Treetop: Packrat Parser Generator for Ruby

Hey LtU. I learned about parsing expression grammars on this site, so I wanted to share what I've done with them. Treetop combines the fact that PEGs are closed under composition with Ruby's mixin semantics, equating grammars with modules that can include one another and override each other's rules with access to the `super` keyword. I think a lot of the ideas within it have been invented in parallel within some other frameworks in the year I have been writing it, but I nonetheless think it offers an expressive set of features in a usable package.

Comment viewing options

Select your preferred way to display the comments and click "Save settings" to activate your changes.

PEGs are awfull

They [PEGs] are a simple but powerful generalization of regular expressions that are easier to work with than the LALR or LR-1 grammars of traditional parser generators.

Ordered choice becomes a real pain as the language grows. Everyone using regexps for tokenizers has the problem right now. Finding the right ordering for the token pattern in a tokenizer of a medium sized language becomes a lengthy and tedious trial & error game.

Growing pains

Ordered choice becomes a real pain as the language grows

Is there any formal grammar system that doesn't cause pain as the language grows?
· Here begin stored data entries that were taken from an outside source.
[config.mk]
export PLATFORM = sky130hd
export DESIGN_NAME = uart_tx_scheduler
export DESIGN_NICKNAME = d
export VERILOG_FILES = /design/src/rtl/uart_pkg.sv /design/src/rtl/uart_rr_arbiter.sv /design/src/rtl/uart_tx_scheduler.sv
export SDC_FILE = /design/constraint.sdc
export NUM_CORES = 1
export LEC_CHECK = 0
export ABC_CLOCK_PERIOD_IN_PS = 5100
export CAP_MARGIN = 0
export CELL_PAD_IN_SITES_DETAIL_PLACEMENT = 0
export CELL_PAD_IN_SITES_GLOBAL_PLACEMENT = 1
export CORE_MARGIN = 10
export CORE_UTILIZATION = 40
export CTS_BUF_LIST = sky130_fd_sc_hd__clkbuf_4
export DETAILED_ROUTE_END_ITERATION = 8
export DONT_BUFFER_PORTS = 1
export PLACE_DENSITY_LB_ADDON = 0.1
export SYNTH_ARGS = -nofsm -noshare
export SYNTH_HDL_FRONTEND = slang
export SYNTH_SLANG_ARGS = --single-unit
[constraint.sdc]
create_clock -name clk_1MHz -period 5.1 [get_ports clk_1MHz]
set_input_delay 0.765 -clock clk_1MHz [delete_from_list [all_inputs] [get_ports clk_1MHz]]
set_output_delay 0.765 -clock clk_1MHz [all_outputs]
set_load 0.1 [all_outputs]
[src/rtl/uart_pkg.sv]
// Purpose: shared UART subsystem definitions (state encodings, default clocking, frame shape).
// Latency: n/a (types and constants only).
// Backpressure: n/a.
// Contents: uart_state_t (ST_IDLE/ST_START/ST_DATA/ST_STOP), DEFAULT_BOARD_CLOCK,
//   DEFAULT_BAUD_RATE, FRAME_BITS, DATA_BITS, baud_period() helper.
package uart_pkg;

  typedef enum logic [1:0] {
    ST_IDLE  = 2'd0,
    ST_START = 2'd1,
    ST_DATA  = 2'd2,
    ST_STOP  = 2'd3
  } uart_state_t;

  localparam int DEFAULT_BOARD_CLOCK = 1_000_000;
  localparam int DEFAULT_BAUD_RATE   = 9600;

  // 8N1: start + 8 data + stop
  localparam int FRAME_BITS = 10;
  localparam int DATA_BITS  = 8;

  // Clock cycles per bit; truncating division matches the receive path.
  function automatic int baud_period(input int clk_hz, input int baud);
    return clk_hz / baud;
  endfunction

endpackage

[src/rtl/uart_rr_arbiter.sv]
// Purpose: round-robin pick of one request, searching upward from ptr with wrap.
// Latency: purely combinational, zero cycles.
// Backpressure: none; the caller qualifies the grant with its own ready condition.
// Ports: req (masked request vector), ptr (highest-priority index),
//   gnt (one-hot grant), gnt_idx (binary index of gnt), gnt_vld (any request present).
module uart_rr_arbiter #(
  parameter int NUM_REQ = 4,
  parameter int IDX_W   = $clog2(NUM_REQ)
) (
  input  logic [NUM_REQ-1:0] req,
  input  logic [IDX_W-1:0]   ptr,
  output logic [NUM_REQ-1:0] gnt,
  output logic [IDX_W-1:0]   gnt_idx,
  output logic               gnt_vld
);

  logic [IDX_W-1:0] cand;

  // Walk offsets from farthest to nearest so the last hit written is the
  // one closest to ptr; avoids a break and keeps the loop statically unrolled.
  always_comb begin
    gnt     = '0;
    gnt_idx = '0;
    gnt_vld = 1'b0;
    cand    = '0;
    for (int off = NUM_REQ - 1; off >= 0; off--) begin
      cand = IDX_W'((int'(ptr) + off) % NUM_REQ);
      if (req[cand]) begin
        gnt       = '0;
        gnt[cand] = 1'b1;
        gnt_idx   = cand;
        gnt_vld   = 1'b1;
      end
    end
  end

endmodule

[src/rtl/uart_tx_scheduler.sv]
// Purpose: shares one 8N1 txd line among NUM_REQ byte producers, round-robin per frame.
// Latency: start bit begins the cycle after the transfer; frames repeat every 10*BAUD_PERIOD+1 cycles.
// Backpressure: req_ready is one-hot and only asserted in ST_IDLE; everyone else waits.
// Ports: clk_1MHz, rst_n (async active-low), req_valid/req_data/req_last (per requester),
//   req_ready (one-hot grant), txd (idle high), busy (frame in flight), grant_id (current owner).
// Option: define UART_TX_SCHED_LOCK_EN to hold the grant on a requester until req_last.
module uart_tx_scheduler
  import uart_pkg::*;
#(
  parameter int  NUM_REQ     = 4,
  parameter int  BOARD_CLOCK = DEFAULT_BOARD_CLOCK,
  parameter int  BAUD_RATE   = DEFAULT_BAUD_RATE,
  localparam int IDX_W       = $clog2(NUM_REQ)
) (
  input  logic                 clk_1MHz,
  input  logic                 rst_n,
  input  logic [NUM_REQ-1:0]   req_valid,
  input  logic [8*NUM_REQ-1:0] req_data,
  input  logic [NUM_REQ-1:0]   req_last,
  output logic [NUM_REQ-1:0]   req_ready,
  output logic                 txd,
  output logic                 busy,
  output logic [IDX_W-1:0]     grant_id
);

  localparam int BAUD_PERIOD = baud_period(BOARD_CLOCK, BAUD_RATE);
  localparam int CNT_W       = $clog2(BAUD_PERIOD);
  localparam logic [CNT_W-1:0] BAUD_LAST = CNT_W'(BAUD_PERIOD - 1);
  localparam logic [2:0]       BIT_LAST  = 3'(DATA_BITS - 1);
  localparam logic [IDX_W-1:0] IDX_LAST  = IDX_W'(NUM_REQ - 1);

  uart_state_t state, state_nxt;

  logic [CNT_W-1:0]     baud_cnt;
  logic [2:0]           bit_cnt;
  logic [DATA_BITS-1:0] shreg;
  logic [IDX_W-1:0]     ptr;

  logic [NUM_REQ-1:0]   elig;
  logic [NUM_REQ-1:0]   arb_gnt;
  logic [IDX_W-1:0]     arb_idx;
  logic                 arb_vld;
  logic [7:0]           sel_byte;
  logic                 xfer;
  logic                 xfer_last;
  logic                 baud_done;

`ifdef UART_TX_SCHED_LOCK_EN
  logic             lock_vld;
  logic [IDX_W-1:0] lock_id;

  // While a packet is open only its owner may compete.
  always_comb begin
    elig = req_valid;
    if (lock_vld) begin
      elig = req_valid & ({{(NUM_REQ-1){1'b0}}, 1'b1} << lock_id);
    end
  end

  assign xfer_last = req_last[arb_idx];

  always_ff @(posedge clk_1MHz or negedge rst_n) begin
    if (!rst_n) begin
      lock_vld <= 1'b0;
      lock_id  <= '0;
    end else if (xfer) begin
      lock_vld <= !xfer_last;
      lock_id  <= arb_idx;
    end
  end
`else
  logic unused_last;
  assign unused_last = ^req_last;
  assign elig        = req_valid;
  assign xfer_last   = 1'b1;
`endif

  uart_rr_arbiter #(
    .NUM_REQ (NUM_REQ),
    .IDX_W   (IDX_W)
  ) u_arb (
    .req     (elig),
    .ptr     (ptr),
    .gnt     (arb_gnt),
    .gnt_idx (arb_idx),
    .gnt_vld (arb_vld)
  );

  // Byte mux on the arbiter index.
  always_comb begin
    sel_byte = '0;
    for (int i = 0; i < NUM_REQ; i++) begin
      if (arb_idx == IDX_W'(i)) begin
        sel_byte = req_data[8*i +: 8];
      end
    end
  end

  assign baud_done = (baud_cnt == BAUD_LAST);

  // Next-state and outputs. req_ready is gated by rst_n so it reads zero
  // throughout reset even if producers are already asserting valid.
  always_comb begin
    state_nxt = state;
    req_ready = '0;
    xfer      = 1'b0;
    txd       = 1'b1;
    busy      = 1'b1;
    unique case (state)
      ST_IDLE: begin
        busy = 1'b0;
        if (rst_n) begin
          req_ready = arb_gnt;
          xfer      = arb_vld;
        end
        if (xfer) state_nxt = ST_START;
      end
      ST_START: begin
        txd = 1'b0;
        if (baud_done) state_nxt = ST_DATA;
      end
      ST_DATA: begin
        txd = shreg[0];
        if (baud_done && bit_cnt == BIT_LAST) state_nxt = ST_STOP;
      end
      ST_STOP: begin
        if (baud_done) state_nxt = ST_IDLE;
      end
      default: state_nxt = ST_IDLE;
    endcase
  end

  always_ff @(posedge clk_1MHz or negedge rst_n) begin
    if (!rst_n) begin
      state <= ST_IDLE;
    end else begin
      state <= state_nxt;
    end
  end

  always_ff @(posedge clk_1MHz or negedge rst_n) begin
    if (!rst_n) begin
      baud_cnt <= '0;
      bit_cnt  <= '0;
      shreg    <= '0;
      grant_id <= '0;
      ptr      <= '0;
    end else begin
      // Bit timer restarts on every state change and at each bit boundary in ST_DATA.
      if (state_nxt != state || state == ST_IDLE || baud_done) begin
        baud_cnt <= '0;
      end else begin
        baud_cnt <= baud_cnt + 1'b1;
      end

      if (state != ST_DATA) begin
        bit_cnt <= '0;
      end else if (baud_done) begin
        bit_cnt <= bit_cnt + 1'b1;
      end

      if (xfer) begin
        shreg    <= sel_byte;
        grant_id <= arb_idx;
      end else if (state == ST_DATA && baud_done) begin
        shreg <= shreg >> 1;
      end

      // Pointer only moves when a packet closes (always, when locking is not built).
      if (xfer && xfer_last) begin
        ptr <= (arb_idx == IDX_LAST) ? '0 : arb_idx + 1'b1;
      end
    end
  end

endmodule

==> flow_metrics.tcl <==
set metrics [dict create \
    clock-sinks 24 \
    fmax_mhz 257 \
    die_w_microns 88.2 \
    antenna_cells 0 \
    clkTransAtPathRegs_ns 0.12 \
    synth.largest_area_cell "dfrtp_1" \
    cp_top_family "compound AO/OA/AOI/OAI gates" \
    power_switching_w 0.000660 \
    tns_ns 0 \
    cts-root-buf "clkbuf_4" \
    slew_headroom 0.194 \
    ys_top_cells_by_count "dfrtp_1 (24), nor2_1 (23), ha_1 (15), nand2_1 (15), inv_1 (13)" \
    path_cells "inv_1 -> ha_1 -> mux4_2 -> nor2b_1 -> o21ai_0 -> nand2_1 -> ha_1 -> nor2b_1 -> a221oi_1 -> o311a_1 -> a211oi_2" \
    ios 50 \
    met2_usage 0.199 \
    ys_types 43 \
    grt_usage 0.116 \
    crit_buf_inv 1 \
    yosysSeqAreaShare 0.323 \
    p_clk_frac 0.062 \
    tightestPinTransition_ns 1.21 \
    start_util 0.419 \
    synth_edf_count 0 \
    nFillCells 424 \
    p_seq_frac 0.320 \
    fin_ws_ns 1.21 \
    critPathMaxFanout 14 \
    die_h_microns 88.2 \
    critPathArrivalTime_ns 4.12 \
    async_flop_share 1.00 \
    antenna_found_initial 0 \
    path_class "reg -> reg" \
    p_per_area_nw_per_um2 626 \
    tritoncts "yes" \
    synth_nets 258 \
    peakVddDrop_v 0.000285 \
    drive_above_1_share 0.126 \
    h-tree-depth 1 \
    post-place-ws_ns 1.27 \
    row_count 24 \
    drv_slew 0 \
    avgSynthCellArea_sq_um 9.26 \
    drt_first_pass_iters 4 \
    crit_path_start "ptr[0]$_DFFE_PN0P_" \
    drtAntennaViolNets 0 \
    drt_wl_total_microns 4570 \
    outcome "completed" \
    hpwl_microns 3610 \
    end_kind "register" \
    synth_seq_cells 24 \
    ctsHoldBuffers 0 \
    numCtsBuffers 3 \
    finalCritPeriodShare 0.763 \
    swShare 0.516 \
    gp_congestion 0.783 \
    timing.rr.start "ptr[0]$_DFFE_PN0P_" \
    required_ns 5.33 \
    vias 1518 \
    min_period_ns 3.89 \
    final-setup-viol-count 0 \
    combPwrFrac 0.618 \
    yosysWarnings 0 \
    cts_setup_buffers 0 \
    drt_first_iter_violations 72 \
    drc 0 \
    hold_viol_final 0 \
    yosysMostFrequentCell "dfrtp_1" \
    grt_max_degree 28 \
    fin_skew_ns 0.00506 \
    maxCapViolCount 0 \
    viasPerCell 6.05 \
    clkLatencyLatePin_ns 0.30 \
    gr-total-overflow 0 \
    utilization 0.459 \
    grtUsageMet3 0.0322 \
    netlist_area_sq_um 1860 \
    synth_top_area_frac 0.323 \
    p_int_w 0.000619 \
    cts_buffer_depth 2 \
    hold_path.class "in -> async" \
    startpoint_type "register" \
    synth_area_leaders "dfrtp_1 (32%), ha_1 (10%), mux4_2 (6.0%)" \
    syn2layout_area_growth_pct 9.68 \
    grt.busiest_layer "met2" \
    slowest_stage "dfrtp_1" \
    grt_pass1_wl_microns 7420 \
    core-area_sq_um 4440 \
    io_buffers 0 \
    grt_pass1_vias 1553 \
    rsz0062_at_grt "no" \
    p_leak_nw 0.830 \
    final_nets 258 \
    die_area_sq_um 7780 \
    use_met1 0.139 \
    synthCells 201 \
    max_stage_delay_ns 0.69 \
    ys.flop_type "dfrtp_1" \
    cts-resized-gates 0 \
    wl_per_cell_microns 18.2 \
]
## placed cells by master (no fill, tap or decap), types with 5 or more instances in the layout
cell type and count:
nor3_1 6, nand2_1 15, inv_1 13, o21ai_0 5, nor2_1 23, a221oi_1 11
ha_1 15, mux4_2 5, o31ai_1 5, nor2b_1 6, o22ai_1 5, dfrtp_1 24
## power groups by stage
stage / clock network (W) / logic (W) / registers, W
detailed placement: 0 / 0.000786 / 0.000415
global route: 0.0000912 / 0.000892 / 0.000428
CTS: 0.0000855 / 0.000788 / 0.000412
finish: 0.0000795 / 0.000791 / 0.000409
floorplan: 0 / 0.000668 / 0.000375
global placement: 0 / 0.000757 / 0.000411
## metal layers
layer,part of all wire,up-vias
li1,-,747
met3,0.066,2
met4,0.0074,0
met5,0,-
met2,0.52,39
met1,0.40,730
## kinds of logic after synthesis
logic type      count (synthesis)  share of synthesized area
compound gates                 51                      0.222
flops                          24                      0.323
simple gates                   74                      0.194
mux                             8                     0.0766
fa+ha+maj                      15                      0.101
xor+xnor                        6                     0.0282
buf+inv                        23                     0.0558
## worst register-to-register path: stages (launching register included)
cell	delay (ns)
dfrtp_1	0.69
inv_1	0.29
ha_1	0.41
mux4_2	0.32
nor2b_1	0.07
o21ai_0	0.36
nand2_1	0.16
ha_1	0.34
nor2b_1	0.45
a221oi_1	0.17
o311a_1	0.35
a211oi_2	0.20
## state kept, by name, indices dropped and copies added (netlist names)
register	cells
shreg	8
baud_cnt	7
bit_cnt	3
grant_id	2
ptr	2
state	2
## stage by stage
stage	hold slack (ns)	std cells	instance area, sq um	total power [W]
finish	0.134	251	2040	0.00128
global route	0.104	251	2040	0.00141
CTS	0.118	251	2040	0.00129
detailed placement	0.451	248	2020	0.00120
global placement	0.440	248	2020	0.00117
floorplan	0.425	201	1860	0.00104
## cell type report
class                   instances  area [sq um]  share of cell area
clock buffers                   3          22.5              0.0110
inverters                      13          48.8              0.0239
multi-input cells             154          1190               0.581
flip-flops and latches         24           601               0.294
well taps                      52          65.1              0.0319
repair buffers                  5           118              0.0576
## path summary, 6_finish.rpt
| kind | to | slack [ns] | depth (start not counted) |
|---|---|---|---|
| setup / recovery | shreg[1]$_DFFE_PN0P_ | 1.21 | 11 |
| setup reg to reg | shreg[1]$_DFFE_PN0P_ | 1.21 | 11 |
| hold / removal | baud_cnt[3]$_DFF_PN0_ | 0.13 | 0 |
| max in group asynchronous | shreg[0]$_DFFE_PN0P_ | 4.89 | 0 |
| min in group clk_1MHz | baud_cnt[0]$_DFF_PN0_ | 0.46 | 1 |
| hold reg to reg | baud_cnt[0]$_DFF_PN0_ | 0.46 | 1 |
Power figures use the tool's default switching activity.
If so, I haven't used it.

Do you want to make a

Do you want to make a statement or do you just want to say something?

I think you're being asked

I think you're being asked for alternatives that don't exhibit this or similar problems, and perhaps an explanation of how they're avoided.

PEGs Seem Desirable, But Are They Usable for Large Projects?
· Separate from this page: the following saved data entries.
==> src/rtl/puf_response_collector.sv <==
// ---------------------------------------------------------------------------
// puf_response_collector
//
// Sits behind the arbiter flip-flop at the end of an arbiter-PUF's two delay
// chains. For every response bit it launches VOTES races. Each race waits
// SETTLE_CYCLES cycles and then samples the arbiter output. The bit is the
// majority of those samples. When all RESP_BITS bits are collected, the
// response is offered to the consumer with a valid/ready handshake.
//
// Timing of one bit:
//   VOTES x (FIRE + SETTLE_CYCLES x SETTLE + SAMPLE), then one DECIDE cycle.
// resp_valid goes high RESP_BITS*(VOTES*(SETTLE_CYCLES+2)+1) cycles after
// the edge that accepts start.
//
// Ports
//   Clk           system clock, rising edge
//   Reset         synchronous, active-high reset (aborts any collection)
//   start         request a new response (only looked at while idle)
//   arb_q         arbiter flip-flop Q (only looked at in the sample cycle)
//   fire          one-cycle pulse that launches a race
//   chal_idx      index of the bit/challenge being collected
//   busy          high whenever the collector is not idle
//   resp_data     assembled response; bit i is the majority for chal_idx=i
//   resp_valid    response available
//   resp_ready    consumer accepts the response
//   unstable_mask (only with STABILITY_FLAG_EN) bit i set when the votes
//                 for bit i were not unanimous
//
// Build option
//   STABILITY_FLAG_EN  adds the unstable_mask output and its logic.
// ---------------------------------------------------------------------------
module puf_response_collector #(
  parameter  int RESP_BITS     = 32,
  parameter  int VOTES         = 7,
  parameter  int SETTLE_CYCLES = 4,
  localparam int IDX_W         = (RESP_BITS > 1) ? $clog2(RESP_BITS) : 1
) (
  input  logic                 Clk,
  input  logic                 Reset,
  input  logic                 start,
  input  logic                 arb_q,
  output logic                 fire,
  output logic [IDX_W-1:0]     chal_idx,
  output logic                 busy,
  output logic [RESP_BITS-1:0] resp_data,
  output logic                 resp_valid,
`ifdef STABILITY_FLAG_EN
  output logic [RESP_BITS-1:0] unstable_mask,
`endif
  input  logic                 resp_ready
);

  localparam int CNT_W = $clog2(VOTES + 1);
  localparam int SET_W = $clog2(SETTLE_CYCLES + 1);

  localparam logic [IDX_W-1:0] LAST_IDX    = IDX_W'(RESP_BITS - 1);
  localparam logic [CNT_W-1:0] LAST_VOTE   = CNT_W'(VOTES - 1);
  localparam logic [CNT_W-1:0] ALL_VOTES   = CNT_W'(VOTES);
  localparam logic [CNT_W-1:0] HALF_VOTES  = CNT_W'(VOTES / 2);
  localparam logic [SET_W-1:0] LAST_SETTLE = SET_W'(SETTLE_CYCLES - 1);

  typedef enum logic [2:0] {
    S_IDLE,
    S_FIRE,
    S_SETTLE,
    S_SAMPLE,
    S_DECIDE,
    S_DONE
  } state_t;

  state_t           state;
  state_t           state_nxt;
  logic [SET_W-1:0] settle_cnt;
  logic [CNT_W-1:0] vote_cnt;
  logic [CNT_W-1:0] ones_cnt;
  logic             maj_bit;

  // The bit is 1 when strictly more than half of the votes were 1.
  // Because VOTES is odd, a tie cannot happen.
  assign maj_bit = (ones_cnt > HALF_VOTES);

  // ---------------------------------------------------------------------
  // State register
  // ---------------------------------------------------------------------
  // NOTE: sequential state uses non-blocking assignments so every register
  // samples the values from before the edge, whatever order the blocks run in.
  always_ff @(posedge Clk) begin
    if (Reset) state <= S_IDLE;
    else       state <= state_nxt;
  end

  // ---------------------------------------------------------------------
  // Next-state logic
  // ---------------------------------------------------------------------
  // NOTE: assign state_nxt a default before the case. Then every path
  // assigns it, and no latch is inferred.
  always_comb begin
    state_nxt = state;
    unique case (state)
      S_IDLE:   if (start) state_nxt = S_FIRE;
      S_FIRE:   state_nxt = S_SETTLE;
      S_SETTLE: if (settle_cnt == LAST_SETTLE) state_nxt = S_SAMPLE;
      S_SAMPLE: state_nxt = (vote_cnt == LAST_VOTE) ? S_DECIDE : S_FIRE;
      S_DECIDE: state_nxt = (chal_idx == LAST_IDX) ? S_DONE : S_FIRE;
      S_DONE:   if (resp_ready) state_nxt = S_IDLE;
      default:  state_nxt = S_IDLE;
    endcase
  end

  // Outputs are decoded from the state. As a result they are all 0 in IDLE,
  // which is also the reset state.
  assign fire       = (state == S_FIRE);
  assign busy       = (state != S_IDLE);
  assign resp_valid = (state == S_DONE);

  // ---------------------------------------------------------------------
  // Counters and response assembly
  // ---------------------------------------------------------------------
  // chal_idx moves only when DECIDE exits, and it returns to 0 when the
  // response is handed off. It therefore stays constant from the first
  // FIRE of a bit through that bit's DECIDE.
  always_ff @(posedge Clk) begin
    if (Reset) begin
      settle_cnt <= '0;
      vote_cnt   <= '0;
      ones_cnt   <= '0;
      chal_idx   <= '0;
      resp_data  <= '0;
    end else begin
      unique case (state)
        S_FIRE:   settle_cnt <= '0;
        S_SETTLE: settle_cnt <= settle_cnt + 1'b1;
        S_SAMPLE: begin
          ones_cnt <= ones_cnt + CNT_W'(arb_q);
          vote_cnt <= vote_cnt + 1'b1;
        end
        S_DECIDE: begin
          resp_data[chal_idx] <= maj_bit;
          ones_cnt            <= '0;
          vote_cnt            <= '0;
          if (chal_idx != LAST_IDX) chal_idx <= chal_idx + 1'b1;
        end
        S_DONE:   if (resp_ready) chal_idx <= '0;
        default:  ;
      endcase
    end
  end

`ifdef STABILITY_FLAG_EN
  // A bit is flagged when its votes disagreed, meaning the race is close
  // enough to flip from one evaluation to the next. The mask is cleared when
  // a new collection is accepted. It is then valid alongside resp_valid.
  always_ff @(posedge Clk) begin
    if (Reset) begin
      unstable_mask <= '0;
    end else if (state == S_IDLE && start) begin
      unstable_mask <= '0;
    end else if (state == S_DECIDE) begin
      unstable_mask[chal_idx] <= (ones_cnt != '0) && (ones_cnt != ALL_VOTES);
    end
  end
`endif

endmodule

==> config.mk <==
export PLATFORM = sky130hd
export DESIGN_NAME = puf_response_collector
export DESIGN_NICKNAME = d
export VERILOG_FILES = /design/src/rtl/puf_response_collector.sv
export SDC_FILE = /design/constraint.sdc
export NUM_CORES = 1
export LEC_CHECK = 0
export ABC_AREA = 1
export BUFFER_PORTS_ARGS = -buffer_cell sky130_fd_sc_hd__buf_2
export CELL_PAD_IN_SITES_DETAIL_PLACEMENT = 0
export CELL_PAD_IN_SITES_GLOBAL_PLACEMENT = 1
export CORE_UTILIZATION = 35
export DETAILED_ROUTE_END_ITERATION = 8
export PLACE_DENSITY_LB_ADDON = 0.1
export SYNTH_ARGS = -nofsm -noshare
export SYNTH_HDL_FRONTEND = slang
export SYNTH_SLANG_ARGS = --single-unit
==> constraint.sdc <==
create_clock -name Clk -period 3.3 [get_ports Clk]
set_input_delay 0.495 -clock Clk [delete_from_list [all_inputs] [get_ports Clk]]
set_output_delay 0.495 -clock Clk [all_outputs]
set_load 0.05 [all_outputs]
==> flow_summary.ini <==
[clock_tree]
cts_num_sinks = 49
clkLatencyLatePin_ns = 0.31
cts_setup_buffers = 0
postCtsHoldBufs = 0
cts_max_level = 2
clkSlewWorstSetupHoldPaths_ns = 0.09
cts-root-buf = clkbuf_8
cts_buffers = 5
cts_resized = 0
cts.path.max_buffers = 2
cts_tree = built

[yosys]
synthMostInstantiatedCell = nand2_1
syn-num-nets = 339
syn_area_per_cell_um2 = 7.538
ys_warn_count = 0
seq_area_frac_synth_pct = 40.29
synth_edf_count = 0
synthArstFlopShare_pct = 0
synth_area_leaders = dfxtp_1 40%, nand2_1 12%, a21oi_1 9.0%, nand3_1 8.2%, ha_1 5.7%
synth_cells = 323
netlist.area_leader.share_pct = 40.29
ys.flop_type = dfxtp_1
yosys.area.top_type = dfxtp_1
synth_seq_cells = 49
yosys-top-cells-count = 75 x nand2_1, 49 x dfxtp_1, 44 x a21oi_1
ys_types = 29
synth.cell_area_mm2 = 0.002435

[floorplanning]
pin_count = 45
fp.coreArea_mm2 = 0.006756
die_h_um = 85.41
start_util_pct = 36.04
die_area_mm2 = 0.007294
die_x_um = 85.41
num_rows = 30

[critical_path]
cp.arrival_ns = 1.46
required_ns = 2.80
cpPeakStageDelay_ns = 0.47
endpoint_kind = output pin
cp_top_family = buffers and inverters
path_max_fanout = 8
critPathKind = register to output pin
cp-start-kind = register
cp_num_buf_inv = 3
path_cells = clkinv_1, nand3_1, inv_1, buf_2
crit_slowest_cell = dfxtp_1

[sta]
fin_skew_ns = 0.01385
tightest_slew_ns = 0.5722
min_period_ns = 1.953
finalSetupViolCount = 0
hold_viol = 0
tns_ns = 0
slew_headroom_pct = 61.65
rsz0062_at_grt = no
fmax_mhz = 512.1
fin_crit_sh_pct = 59.17
maxSlewViolCount = 0
hold_ws_ns = 0.4559

[place]
io_buffer_count = 44
dp_cells = 433
dp_hpwl_um = 3857
placed_area_mm2 = 0.002663
gp_congestion = 0.7603

[outcome]
outcome = finished clean

[cells_and_area]
final_layout_size_suffix_gt1_share_pct = 21.33
final_area_mm2 = 0.002778
final_nets = 376
layout.cells.non_filler = 441
synthToLayoutAreaGrowth_pct = 14.08
n_fill_cell = 755
num_antenna_cells = 0

[route]
firstDrtPassIters = 4
via_count = 2112
wl_um = 5711
wl_per_cell_um = 12.95
ant_nets = 0
drt_iter0_drc = 116
vias_per_cell = 4.789
drt_drc_violations_left = 0

[power_and_ir_drop]
p_leak_uw = 0.001203
p_total_uw = 1146
p_sw_uw = 297.4
power_density_mw_per_mm2 = 412.7
swShare_pct = 25.95
internal_power_uw = 848.8
ir_drop_uv = 205.1
clock_power_share_pct = 39.3
p_comb_share_pct = 7.4
pwr-share-seq_pct = 53.3

[global_routing]
grt_overflow = 0
antenna_found_initial = 0
grt_pass1_wl_um = 9542
grt_usage_pct = 16.72
grt_max_degree = 34
grt_pass1_vias = 1913

[flow_run]
maxCapViolCount = 0

[min_path]
min_path_type = register to register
Everything I've read about PEGs seems desirable from a PL design perspective, starting with their ability to handle tokenization, but I haven't tried to construct a large grammar with one yet.

Has anyone personally tried writing grammars for moderate to large languages using them?

Did they run into trouble getting the rule order right as Kay suggests and are there any particular language constructs that have caused the most difficulty in that regard? Maybe Kay could give us some examples of rule ordering problem.

Ordered choices

Ordered choice gives you some work. Other than in the context free case ( BNF ) where A|B commutes [1], ordered choices forces you to place the pattern for longer matches before those for shorter ones. There is no way to achieve this automatically.

My prime example is the tokenizer for Python which uses regular expressions. Python has ~50 different token that will be recognized by the parser. Some of them have substructures e.g. the NUMBER token which is an opaque representation of all kinds of numerals e.g. ints, floats, exponentials etc.

Suppose you want to introduce a new pattern for recognition of IP addresses ( according to IPv4 ). You'd like to make IP addresses literal expressions in your DSL that extends Python. You can't provide an API to the programmer where she just specfies a new token and adds it to the set of token definitions but she has to care for the correct position of the corresponding pattern in a huge regular expression; otherwise localhost 127.0.0.1 will be splitted into '127.0', '.', '0.1' i.e. two float literals and a dot.

The tokenizer.py module of Pythons standard library gives a nice illustration. All relevant regular expressions are defined and also the grouping. One can tinker around with it and transform e.g. the ordered choice:

PlainToken = group(Number, Funny, String, Name)

into

PlainToken = group(Funny, Number, String, Name)

and see what happens ( don't know if this particular permutation causes havoc but some do for sure ).

[1] I don't want to leave the impression that (E)BNF is without problems. It's just not fair to say that PEGs solve them and finally load more work on the user at other places.

EBNF doesn't fix it either

EBNF doesn't fix it either though, you just end up with ambiguity which still needs resolving.

That said, I'm using a separate lexing pass with Parsec these days (admittedly partly because that lets me implement layout).

Longest match fixes

There are always one or more hungry state machines and each of them wants to eat as much characters as it can according to its specification ( production rule ). The one with the most appetite is allowed to build the token. This resolves the ambiguity. The lexer will always prefer producing IP_ADDRESS over FLOAT DOT FLOAT even if the latter is a valid token sequence accepted by the parser.

So longest match is a dumb but effective and often even sufficient disambiguation strategy. There are of course cases where it is
inadequate but then individual and context sensitive parsers as for C are likely needed.